▸ **What is being asked**: For this exercise, report every line of the material that includes "summary".

▸ **Given records**:
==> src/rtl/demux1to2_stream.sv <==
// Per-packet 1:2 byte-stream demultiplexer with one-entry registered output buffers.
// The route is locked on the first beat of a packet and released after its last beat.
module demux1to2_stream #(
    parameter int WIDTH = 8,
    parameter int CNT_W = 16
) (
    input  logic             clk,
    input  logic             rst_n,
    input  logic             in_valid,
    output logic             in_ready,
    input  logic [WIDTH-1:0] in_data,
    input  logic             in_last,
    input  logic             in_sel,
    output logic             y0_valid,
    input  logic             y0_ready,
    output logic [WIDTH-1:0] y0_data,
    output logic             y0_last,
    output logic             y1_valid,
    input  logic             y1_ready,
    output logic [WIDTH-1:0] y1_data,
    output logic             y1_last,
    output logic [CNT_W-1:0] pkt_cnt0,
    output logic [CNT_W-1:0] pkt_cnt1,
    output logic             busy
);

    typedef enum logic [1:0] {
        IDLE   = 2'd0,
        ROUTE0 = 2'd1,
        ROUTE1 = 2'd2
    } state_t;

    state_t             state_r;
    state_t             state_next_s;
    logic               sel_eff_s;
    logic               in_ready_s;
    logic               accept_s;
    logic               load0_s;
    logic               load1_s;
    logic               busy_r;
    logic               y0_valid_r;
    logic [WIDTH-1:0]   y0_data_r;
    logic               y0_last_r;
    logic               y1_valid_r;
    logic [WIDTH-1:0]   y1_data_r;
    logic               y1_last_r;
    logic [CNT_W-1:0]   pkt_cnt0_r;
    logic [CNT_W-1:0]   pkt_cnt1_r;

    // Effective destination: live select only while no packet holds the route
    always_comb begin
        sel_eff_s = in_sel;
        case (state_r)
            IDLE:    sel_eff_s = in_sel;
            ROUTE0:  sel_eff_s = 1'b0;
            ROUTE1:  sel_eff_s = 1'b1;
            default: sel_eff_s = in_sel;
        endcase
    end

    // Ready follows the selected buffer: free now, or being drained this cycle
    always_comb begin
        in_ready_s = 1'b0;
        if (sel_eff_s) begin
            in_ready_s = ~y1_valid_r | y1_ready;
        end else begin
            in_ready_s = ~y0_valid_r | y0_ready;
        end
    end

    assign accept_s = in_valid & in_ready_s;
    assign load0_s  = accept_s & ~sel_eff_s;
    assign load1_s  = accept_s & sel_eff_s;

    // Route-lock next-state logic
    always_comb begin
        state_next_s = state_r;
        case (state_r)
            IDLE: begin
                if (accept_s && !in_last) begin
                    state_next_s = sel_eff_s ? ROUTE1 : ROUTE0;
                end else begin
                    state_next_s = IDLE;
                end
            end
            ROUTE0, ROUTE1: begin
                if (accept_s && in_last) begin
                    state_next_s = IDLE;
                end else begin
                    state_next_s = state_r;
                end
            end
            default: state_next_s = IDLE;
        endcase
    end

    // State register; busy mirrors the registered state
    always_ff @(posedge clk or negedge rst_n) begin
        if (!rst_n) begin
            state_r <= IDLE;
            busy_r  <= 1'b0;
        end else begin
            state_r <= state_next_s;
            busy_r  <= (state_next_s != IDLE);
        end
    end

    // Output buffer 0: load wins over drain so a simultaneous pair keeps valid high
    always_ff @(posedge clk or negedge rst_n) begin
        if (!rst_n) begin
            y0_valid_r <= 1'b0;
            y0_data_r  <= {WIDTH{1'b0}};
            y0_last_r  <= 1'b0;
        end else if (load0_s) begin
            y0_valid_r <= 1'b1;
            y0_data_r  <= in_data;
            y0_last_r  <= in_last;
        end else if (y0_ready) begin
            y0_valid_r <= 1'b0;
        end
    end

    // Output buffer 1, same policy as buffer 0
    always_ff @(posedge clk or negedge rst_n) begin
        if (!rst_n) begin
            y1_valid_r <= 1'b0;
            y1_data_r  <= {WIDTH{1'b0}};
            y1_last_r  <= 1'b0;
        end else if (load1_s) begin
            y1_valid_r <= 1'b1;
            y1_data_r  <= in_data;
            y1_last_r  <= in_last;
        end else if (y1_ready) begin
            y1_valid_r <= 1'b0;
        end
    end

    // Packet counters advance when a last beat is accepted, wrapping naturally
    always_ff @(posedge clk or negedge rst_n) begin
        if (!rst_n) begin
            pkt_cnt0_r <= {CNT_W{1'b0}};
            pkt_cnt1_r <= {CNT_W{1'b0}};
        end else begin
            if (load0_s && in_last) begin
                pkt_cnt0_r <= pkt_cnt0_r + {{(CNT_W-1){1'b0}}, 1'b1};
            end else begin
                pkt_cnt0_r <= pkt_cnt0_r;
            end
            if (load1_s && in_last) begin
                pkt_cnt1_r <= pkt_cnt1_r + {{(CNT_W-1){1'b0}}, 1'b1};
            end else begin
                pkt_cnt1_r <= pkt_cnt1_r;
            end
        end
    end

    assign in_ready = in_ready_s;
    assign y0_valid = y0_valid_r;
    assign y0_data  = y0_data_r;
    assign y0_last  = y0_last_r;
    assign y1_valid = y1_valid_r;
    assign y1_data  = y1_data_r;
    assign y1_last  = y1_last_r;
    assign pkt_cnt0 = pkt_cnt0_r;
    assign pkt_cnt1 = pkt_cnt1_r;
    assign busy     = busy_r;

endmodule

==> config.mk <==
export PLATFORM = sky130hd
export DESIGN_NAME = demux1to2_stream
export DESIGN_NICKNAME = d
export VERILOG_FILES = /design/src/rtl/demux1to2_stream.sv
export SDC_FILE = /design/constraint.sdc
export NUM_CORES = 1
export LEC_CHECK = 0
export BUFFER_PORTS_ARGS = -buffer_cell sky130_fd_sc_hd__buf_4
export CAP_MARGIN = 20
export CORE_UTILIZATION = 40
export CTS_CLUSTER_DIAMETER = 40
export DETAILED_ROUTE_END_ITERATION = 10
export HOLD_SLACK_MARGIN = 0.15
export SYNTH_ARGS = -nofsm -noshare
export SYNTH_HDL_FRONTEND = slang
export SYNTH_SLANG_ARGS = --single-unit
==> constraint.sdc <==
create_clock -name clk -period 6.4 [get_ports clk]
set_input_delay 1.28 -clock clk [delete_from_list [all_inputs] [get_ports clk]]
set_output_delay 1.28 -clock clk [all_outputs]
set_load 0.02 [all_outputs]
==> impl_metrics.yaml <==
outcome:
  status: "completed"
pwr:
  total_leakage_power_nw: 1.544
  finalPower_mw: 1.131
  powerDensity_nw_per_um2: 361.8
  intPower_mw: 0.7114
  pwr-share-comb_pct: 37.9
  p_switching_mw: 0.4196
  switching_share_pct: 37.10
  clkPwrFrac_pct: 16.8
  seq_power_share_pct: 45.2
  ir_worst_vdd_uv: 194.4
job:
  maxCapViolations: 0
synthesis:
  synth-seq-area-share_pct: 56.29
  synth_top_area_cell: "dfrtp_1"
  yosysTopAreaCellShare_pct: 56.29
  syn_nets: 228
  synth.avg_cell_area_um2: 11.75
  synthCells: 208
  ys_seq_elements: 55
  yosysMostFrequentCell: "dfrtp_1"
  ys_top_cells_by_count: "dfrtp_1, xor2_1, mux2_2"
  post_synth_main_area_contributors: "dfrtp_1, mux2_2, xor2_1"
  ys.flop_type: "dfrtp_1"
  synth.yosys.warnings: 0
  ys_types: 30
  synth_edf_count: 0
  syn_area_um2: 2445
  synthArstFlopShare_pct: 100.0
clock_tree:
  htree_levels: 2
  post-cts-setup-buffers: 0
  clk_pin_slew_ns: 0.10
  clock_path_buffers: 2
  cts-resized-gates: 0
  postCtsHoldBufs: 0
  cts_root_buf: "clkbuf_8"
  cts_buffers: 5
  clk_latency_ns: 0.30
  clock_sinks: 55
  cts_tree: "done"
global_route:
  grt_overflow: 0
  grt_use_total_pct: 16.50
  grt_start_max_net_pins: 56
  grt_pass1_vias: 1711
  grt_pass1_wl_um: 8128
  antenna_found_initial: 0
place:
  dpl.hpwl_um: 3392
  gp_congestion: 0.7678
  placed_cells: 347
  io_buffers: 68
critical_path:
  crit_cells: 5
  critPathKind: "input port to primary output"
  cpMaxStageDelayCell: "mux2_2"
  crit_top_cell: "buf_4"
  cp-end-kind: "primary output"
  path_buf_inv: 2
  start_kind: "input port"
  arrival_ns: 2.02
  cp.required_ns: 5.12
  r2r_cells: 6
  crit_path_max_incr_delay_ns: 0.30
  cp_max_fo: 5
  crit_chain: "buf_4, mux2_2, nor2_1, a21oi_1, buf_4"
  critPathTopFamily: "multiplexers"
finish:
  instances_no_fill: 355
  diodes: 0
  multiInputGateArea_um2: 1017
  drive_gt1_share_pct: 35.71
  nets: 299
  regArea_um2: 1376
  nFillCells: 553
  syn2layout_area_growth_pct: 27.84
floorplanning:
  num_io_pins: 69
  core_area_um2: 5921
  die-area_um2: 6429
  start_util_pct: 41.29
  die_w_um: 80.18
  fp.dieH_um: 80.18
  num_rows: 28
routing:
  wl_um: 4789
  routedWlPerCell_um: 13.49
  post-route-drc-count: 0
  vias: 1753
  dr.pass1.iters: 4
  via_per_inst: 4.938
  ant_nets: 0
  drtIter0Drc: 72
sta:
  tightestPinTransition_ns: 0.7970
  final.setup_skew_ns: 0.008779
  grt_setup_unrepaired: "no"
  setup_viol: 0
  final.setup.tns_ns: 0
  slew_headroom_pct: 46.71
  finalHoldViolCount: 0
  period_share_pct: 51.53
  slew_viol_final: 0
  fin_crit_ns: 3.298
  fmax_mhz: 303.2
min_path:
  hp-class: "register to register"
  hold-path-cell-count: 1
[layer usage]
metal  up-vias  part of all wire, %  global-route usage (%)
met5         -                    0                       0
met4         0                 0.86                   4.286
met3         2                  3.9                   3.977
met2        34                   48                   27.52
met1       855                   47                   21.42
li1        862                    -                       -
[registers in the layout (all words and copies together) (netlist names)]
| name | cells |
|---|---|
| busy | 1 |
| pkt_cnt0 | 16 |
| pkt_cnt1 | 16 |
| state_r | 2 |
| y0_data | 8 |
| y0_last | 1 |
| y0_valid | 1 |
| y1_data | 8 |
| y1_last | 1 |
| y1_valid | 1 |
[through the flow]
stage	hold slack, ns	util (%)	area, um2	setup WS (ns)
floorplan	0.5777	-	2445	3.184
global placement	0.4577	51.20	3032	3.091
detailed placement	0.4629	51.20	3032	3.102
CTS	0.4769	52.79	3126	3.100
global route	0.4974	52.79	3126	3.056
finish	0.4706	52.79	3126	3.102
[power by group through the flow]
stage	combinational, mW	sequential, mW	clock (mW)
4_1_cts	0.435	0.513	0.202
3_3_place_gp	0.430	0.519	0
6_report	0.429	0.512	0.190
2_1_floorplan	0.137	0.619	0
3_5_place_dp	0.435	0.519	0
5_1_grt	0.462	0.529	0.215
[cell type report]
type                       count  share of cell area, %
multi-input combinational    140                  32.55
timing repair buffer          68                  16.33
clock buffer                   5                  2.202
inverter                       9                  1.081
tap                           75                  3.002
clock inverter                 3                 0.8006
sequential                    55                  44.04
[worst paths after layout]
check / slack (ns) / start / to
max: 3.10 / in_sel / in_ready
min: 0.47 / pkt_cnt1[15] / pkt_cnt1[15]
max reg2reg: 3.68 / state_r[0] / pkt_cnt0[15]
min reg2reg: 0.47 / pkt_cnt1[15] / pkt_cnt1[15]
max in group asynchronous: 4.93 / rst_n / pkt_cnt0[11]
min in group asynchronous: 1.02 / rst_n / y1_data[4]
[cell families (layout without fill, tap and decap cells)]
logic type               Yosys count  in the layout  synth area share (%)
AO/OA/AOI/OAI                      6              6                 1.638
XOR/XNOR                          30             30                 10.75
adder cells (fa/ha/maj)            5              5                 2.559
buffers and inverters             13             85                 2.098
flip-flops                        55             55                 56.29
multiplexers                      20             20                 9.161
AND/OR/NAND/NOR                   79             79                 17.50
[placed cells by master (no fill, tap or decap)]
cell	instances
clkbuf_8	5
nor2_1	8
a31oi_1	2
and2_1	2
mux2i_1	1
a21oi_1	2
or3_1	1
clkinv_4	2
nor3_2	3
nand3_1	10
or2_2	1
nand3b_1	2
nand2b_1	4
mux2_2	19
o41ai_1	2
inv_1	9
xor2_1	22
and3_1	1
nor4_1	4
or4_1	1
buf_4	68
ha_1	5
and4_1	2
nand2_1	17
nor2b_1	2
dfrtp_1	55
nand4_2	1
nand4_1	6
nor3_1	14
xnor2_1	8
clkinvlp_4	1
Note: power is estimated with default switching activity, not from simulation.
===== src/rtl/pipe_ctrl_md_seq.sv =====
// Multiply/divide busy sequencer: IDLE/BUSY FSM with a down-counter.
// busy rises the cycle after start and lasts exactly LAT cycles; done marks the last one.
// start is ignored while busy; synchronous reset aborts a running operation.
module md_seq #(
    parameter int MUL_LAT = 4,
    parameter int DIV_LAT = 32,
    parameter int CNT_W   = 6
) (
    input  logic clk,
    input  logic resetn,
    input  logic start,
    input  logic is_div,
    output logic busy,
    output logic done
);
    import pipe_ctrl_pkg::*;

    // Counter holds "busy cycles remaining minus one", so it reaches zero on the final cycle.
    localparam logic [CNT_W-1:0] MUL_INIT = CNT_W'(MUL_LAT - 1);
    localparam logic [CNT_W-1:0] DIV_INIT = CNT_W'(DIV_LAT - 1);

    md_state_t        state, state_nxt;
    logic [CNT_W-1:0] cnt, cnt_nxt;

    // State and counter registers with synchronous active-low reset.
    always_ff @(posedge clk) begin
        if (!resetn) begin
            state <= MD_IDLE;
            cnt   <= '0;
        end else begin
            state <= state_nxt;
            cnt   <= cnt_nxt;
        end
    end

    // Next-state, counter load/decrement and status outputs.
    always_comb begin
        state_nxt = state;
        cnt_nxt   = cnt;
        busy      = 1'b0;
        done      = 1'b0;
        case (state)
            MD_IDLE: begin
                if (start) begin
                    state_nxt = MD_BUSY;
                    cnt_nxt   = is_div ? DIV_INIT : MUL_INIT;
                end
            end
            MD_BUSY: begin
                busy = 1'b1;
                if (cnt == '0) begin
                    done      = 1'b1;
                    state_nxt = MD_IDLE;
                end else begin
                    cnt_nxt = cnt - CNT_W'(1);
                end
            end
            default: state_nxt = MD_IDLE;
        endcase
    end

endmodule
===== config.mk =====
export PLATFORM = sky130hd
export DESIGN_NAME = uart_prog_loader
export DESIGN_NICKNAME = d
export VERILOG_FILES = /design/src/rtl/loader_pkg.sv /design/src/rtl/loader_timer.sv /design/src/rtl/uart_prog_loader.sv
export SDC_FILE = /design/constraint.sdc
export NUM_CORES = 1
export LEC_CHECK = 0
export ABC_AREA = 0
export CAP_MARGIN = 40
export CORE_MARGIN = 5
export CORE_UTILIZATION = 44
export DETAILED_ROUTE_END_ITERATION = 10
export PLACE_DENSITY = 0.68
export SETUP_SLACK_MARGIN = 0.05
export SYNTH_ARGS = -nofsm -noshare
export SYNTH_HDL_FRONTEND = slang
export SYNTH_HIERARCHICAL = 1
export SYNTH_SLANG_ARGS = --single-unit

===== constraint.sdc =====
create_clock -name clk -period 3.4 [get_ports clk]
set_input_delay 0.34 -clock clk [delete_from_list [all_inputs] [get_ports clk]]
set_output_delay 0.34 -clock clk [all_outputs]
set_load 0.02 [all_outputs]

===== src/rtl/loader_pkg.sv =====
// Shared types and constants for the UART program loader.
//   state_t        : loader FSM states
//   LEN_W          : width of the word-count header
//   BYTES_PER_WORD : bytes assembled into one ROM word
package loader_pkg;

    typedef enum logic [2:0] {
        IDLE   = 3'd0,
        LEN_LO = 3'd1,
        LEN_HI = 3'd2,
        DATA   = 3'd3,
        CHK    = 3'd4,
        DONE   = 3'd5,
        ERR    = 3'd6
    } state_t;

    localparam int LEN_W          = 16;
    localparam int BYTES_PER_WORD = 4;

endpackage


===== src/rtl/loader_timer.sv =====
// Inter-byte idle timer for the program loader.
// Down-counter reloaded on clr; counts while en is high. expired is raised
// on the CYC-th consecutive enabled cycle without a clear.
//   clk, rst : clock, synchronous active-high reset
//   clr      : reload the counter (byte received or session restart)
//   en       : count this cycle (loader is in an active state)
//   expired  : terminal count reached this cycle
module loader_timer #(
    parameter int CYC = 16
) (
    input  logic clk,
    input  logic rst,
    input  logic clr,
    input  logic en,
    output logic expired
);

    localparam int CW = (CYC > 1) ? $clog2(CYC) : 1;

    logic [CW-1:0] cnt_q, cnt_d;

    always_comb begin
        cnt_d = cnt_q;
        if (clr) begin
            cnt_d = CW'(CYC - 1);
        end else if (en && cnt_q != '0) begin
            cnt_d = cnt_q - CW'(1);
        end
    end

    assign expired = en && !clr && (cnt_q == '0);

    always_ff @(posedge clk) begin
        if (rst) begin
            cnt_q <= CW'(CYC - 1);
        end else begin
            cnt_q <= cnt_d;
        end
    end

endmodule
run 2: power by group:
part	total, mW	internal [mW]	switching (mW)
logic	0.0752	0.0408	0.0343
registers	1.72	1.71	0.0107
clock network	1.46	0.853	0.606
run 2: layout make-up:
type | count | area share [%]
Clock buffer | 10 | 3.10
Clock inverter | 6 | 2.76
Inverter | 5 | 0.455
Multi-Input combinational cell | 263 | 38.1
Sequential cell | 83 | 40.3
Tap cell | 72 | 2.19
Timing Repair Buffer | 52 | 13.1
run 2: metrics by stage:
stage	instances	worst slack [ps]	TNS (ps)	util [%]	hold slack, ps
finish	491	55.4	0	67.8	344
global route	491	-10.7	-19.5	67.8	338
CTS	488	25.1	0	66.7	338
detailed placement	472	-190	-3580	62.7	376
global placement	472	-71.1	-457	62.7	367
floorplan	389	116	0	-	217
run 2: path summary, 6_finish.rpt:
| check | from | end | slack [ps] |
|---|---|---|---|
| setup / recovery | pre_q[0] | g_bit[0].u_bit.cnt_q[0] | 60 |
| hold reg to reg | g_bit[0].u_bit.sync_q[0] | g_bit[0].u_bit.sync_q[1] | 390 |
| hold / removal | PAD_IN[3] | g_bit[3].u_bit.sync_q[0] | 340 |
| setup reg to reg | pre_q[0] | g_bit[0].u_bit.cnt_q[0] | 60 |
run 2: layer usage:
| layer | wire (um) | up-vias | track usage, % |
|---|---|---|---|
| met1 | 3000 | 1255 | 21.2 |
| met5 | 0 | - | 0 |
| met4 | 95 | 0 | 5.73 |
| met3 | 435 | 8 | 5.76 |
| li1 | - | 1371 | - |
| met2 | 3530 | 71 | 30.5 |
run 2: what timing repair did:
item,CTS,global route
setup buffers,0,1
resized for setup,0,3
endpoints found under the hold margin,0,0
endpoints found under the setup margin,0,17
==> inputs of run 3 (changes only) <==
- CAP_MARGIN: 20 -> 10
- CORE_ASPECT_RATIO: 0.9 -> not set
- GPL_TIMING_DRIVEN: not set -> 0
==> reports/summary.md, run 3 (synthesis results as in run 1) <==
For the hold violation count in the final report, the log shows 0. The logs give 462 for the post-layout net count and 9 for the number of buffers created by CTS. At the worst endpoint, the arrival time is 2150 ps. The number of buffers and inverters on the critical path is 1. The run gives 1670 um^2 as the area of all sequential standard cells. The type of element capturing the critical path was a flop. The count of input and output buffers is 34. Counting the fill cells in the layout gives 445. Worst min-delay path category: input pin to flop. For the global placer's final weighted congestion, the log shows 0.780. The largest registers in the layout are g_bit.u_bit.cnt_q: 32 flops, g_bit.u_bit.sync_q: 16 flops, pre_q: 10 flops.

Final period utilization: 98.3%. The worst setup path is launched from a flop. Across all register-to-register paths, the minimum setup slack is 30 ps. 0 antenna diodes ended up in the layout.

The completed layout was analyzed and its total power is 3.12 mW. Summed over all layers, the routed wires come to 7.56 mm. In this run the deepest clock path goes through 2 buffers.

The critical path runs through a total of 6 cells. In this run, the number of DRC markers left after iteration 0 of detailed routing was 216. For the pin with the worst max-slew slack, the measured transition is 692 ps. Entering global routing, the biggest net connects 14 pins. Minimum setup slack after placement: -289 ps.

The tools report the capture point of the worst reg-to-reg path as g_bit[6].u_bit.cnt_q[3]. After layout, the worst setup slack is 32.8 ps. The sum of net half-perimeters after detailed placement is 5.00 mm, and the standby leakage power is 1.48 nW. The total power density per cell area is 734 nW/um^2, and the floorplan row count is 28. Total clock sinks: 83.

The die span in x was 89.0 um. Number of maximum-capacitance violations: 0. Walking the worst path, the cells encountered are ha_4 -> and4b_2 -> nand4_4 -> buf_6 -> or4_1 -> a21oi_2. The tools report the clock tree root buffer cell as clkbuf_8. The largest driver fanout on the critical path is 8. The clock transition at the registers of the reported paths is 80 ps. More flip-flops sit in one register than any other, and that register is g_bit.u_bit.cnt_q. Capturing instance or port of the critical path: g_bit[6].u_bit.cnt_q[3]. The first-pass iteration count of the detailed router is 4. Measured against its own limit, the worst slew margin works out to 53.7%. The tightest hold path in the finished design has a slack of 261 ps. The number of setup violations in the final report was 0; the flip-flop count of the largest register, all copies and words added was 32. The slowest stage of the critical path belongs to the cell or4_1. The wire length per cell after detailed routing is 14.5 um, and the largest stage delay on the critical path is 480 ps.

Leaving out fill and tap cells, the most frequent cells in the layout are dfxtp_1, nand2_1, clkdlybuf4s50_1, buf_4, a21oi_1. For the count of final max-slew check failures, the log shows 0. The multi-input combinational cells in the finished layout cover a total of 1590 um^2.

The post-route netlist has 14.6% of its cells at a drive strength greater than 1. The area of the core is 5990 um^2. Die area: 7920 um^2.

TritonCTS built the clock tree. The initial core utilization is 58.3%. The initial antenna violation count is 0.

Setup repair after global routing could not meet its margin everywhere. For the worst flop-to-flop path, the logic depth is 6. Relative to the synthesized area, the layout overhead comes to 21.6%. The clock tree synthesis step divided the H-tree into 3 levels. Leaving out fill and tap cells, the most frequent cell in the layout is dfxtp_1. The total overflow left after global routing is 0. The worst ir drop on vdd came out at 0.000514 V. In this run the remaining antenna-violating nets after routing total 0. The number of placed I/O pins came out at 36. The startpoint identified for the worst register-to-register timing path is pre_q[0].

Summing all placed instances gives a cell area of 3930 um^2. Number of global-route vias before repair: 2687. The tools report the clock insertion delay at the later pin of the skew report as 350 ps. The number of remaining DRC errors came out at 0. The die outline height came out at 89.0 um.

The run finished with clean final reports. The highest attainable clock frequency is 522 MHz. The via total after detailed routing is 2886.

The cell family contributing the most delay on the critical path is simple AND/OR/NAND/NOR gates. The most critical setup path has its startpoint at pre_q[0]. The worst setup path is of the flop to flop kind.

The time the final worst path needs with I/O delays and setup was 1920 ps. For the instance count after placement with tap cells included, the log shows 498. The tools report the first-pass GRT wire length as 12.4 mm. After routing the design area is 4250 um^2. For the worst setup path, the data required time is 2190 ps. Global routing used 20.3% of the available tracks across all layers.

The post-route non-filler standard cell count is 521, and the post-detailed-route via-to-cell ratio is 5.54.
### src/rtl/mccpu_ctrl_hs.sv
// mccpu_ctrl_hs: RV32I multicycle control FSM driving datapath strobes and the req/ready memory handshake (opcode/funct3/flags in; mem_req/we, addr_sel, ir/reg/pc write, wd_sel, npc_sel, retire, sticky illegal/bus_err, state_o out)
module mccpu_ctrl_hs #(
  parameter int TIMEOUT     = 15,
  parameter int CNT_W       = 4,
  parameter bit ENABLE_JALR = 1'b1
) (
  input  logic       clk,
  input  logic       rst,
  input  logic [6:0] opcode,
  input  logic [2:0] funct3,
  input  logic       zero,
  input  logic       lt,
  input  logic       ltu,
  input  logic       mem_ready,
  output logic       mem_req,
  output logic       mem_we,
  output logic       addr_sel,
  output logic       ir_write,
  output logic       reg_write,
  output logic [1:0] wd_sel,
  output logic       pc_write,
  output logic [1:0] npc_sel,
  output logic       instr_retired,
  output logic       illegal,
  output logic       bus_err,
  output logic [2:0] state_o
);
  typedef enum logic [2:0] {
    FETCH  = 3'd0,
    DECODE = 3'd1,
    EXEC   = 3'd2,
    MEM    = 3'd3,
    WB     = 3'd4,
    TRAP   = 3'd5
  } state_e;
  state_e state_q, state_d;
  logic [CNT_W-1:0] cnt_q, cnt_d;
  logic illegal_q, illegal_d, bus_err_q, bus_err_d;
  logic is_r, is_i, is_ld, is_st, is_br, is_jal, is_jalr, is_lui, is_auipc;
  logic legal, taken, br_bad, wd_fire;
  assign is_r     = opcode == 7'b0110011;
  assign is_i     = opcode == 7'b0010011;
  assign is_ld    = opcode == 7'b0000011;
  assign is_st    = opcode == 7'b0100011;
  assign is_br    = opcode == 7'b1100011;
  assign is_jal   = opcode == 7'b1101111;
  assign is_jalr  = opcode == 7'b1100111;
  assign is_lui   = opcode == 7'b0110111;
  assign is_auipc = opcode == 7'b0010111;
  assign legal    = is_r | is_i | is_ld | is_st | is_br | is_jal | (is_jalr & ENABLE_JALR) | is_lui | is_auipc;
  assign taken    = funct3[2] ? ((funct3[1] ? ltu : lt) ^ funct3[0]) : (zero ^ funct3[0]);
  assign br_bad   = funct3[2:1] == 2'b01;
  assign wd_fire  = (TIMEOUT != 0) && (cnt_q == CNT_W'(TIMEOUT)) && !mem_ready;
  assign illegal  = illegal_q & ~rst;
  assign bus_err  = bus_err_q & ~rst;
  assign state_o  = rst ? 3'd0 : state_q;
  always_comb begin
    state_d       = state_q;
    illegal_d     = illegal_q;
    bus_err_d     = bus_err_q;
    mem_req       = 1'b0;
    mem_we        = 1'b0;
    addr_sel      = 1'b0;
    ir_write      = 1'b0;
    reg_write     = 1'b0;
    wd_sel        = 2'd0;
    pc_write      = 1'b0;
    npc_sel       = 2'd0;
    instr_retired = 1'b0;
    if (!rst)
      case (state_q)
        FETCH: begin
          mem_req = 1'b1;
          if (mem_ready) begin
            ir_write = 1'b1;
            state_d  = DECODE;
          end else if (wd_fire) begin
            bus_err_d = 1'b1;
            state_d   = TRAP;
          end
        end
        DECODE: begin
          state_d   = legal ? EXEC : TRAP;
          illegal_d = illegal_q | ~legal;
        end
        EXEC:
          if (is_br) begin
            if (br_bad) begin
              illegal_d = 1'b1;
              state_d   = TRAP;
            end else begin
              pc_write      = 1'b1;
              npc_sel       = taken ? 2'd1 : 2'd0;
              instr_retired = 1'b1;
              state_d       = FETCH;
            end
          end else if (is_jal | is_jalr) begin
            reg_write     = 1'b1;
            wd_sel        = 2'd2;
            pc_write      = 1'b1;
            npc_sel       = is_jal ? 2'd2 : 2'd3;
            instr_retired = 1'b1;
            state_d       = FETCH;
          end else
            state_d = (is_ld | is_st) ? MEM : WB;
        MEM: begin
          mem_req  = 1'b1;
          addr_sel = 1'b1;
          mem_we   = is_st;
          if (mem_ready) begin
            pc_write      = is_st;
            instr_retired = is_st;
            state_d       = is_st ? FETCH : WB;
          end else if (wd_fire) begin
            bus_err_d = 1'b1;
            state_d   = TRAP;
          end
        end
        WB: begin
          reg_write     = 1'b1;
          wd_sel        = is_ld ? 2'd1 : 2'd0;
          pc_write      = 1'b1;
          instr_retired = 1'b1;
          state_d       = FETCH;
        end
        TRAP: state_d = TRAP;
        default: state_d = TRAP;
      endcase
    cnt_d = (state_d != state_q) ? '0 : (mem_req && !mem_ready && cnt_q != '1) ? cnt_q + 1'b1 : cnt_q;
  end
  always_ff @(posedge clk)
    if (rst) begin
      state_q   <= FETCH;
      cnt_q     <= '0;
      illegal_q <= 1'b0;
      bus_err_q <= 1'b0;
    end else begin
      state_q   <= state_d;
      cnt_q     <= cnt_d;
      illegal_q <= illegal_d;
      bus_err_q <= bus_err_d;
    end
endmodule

▸ **Answer to the exercise**:
run 2: path summary, 6_finish.rpt:
==> reports/summary.md, run 3 (synthesis results as in run 1) <==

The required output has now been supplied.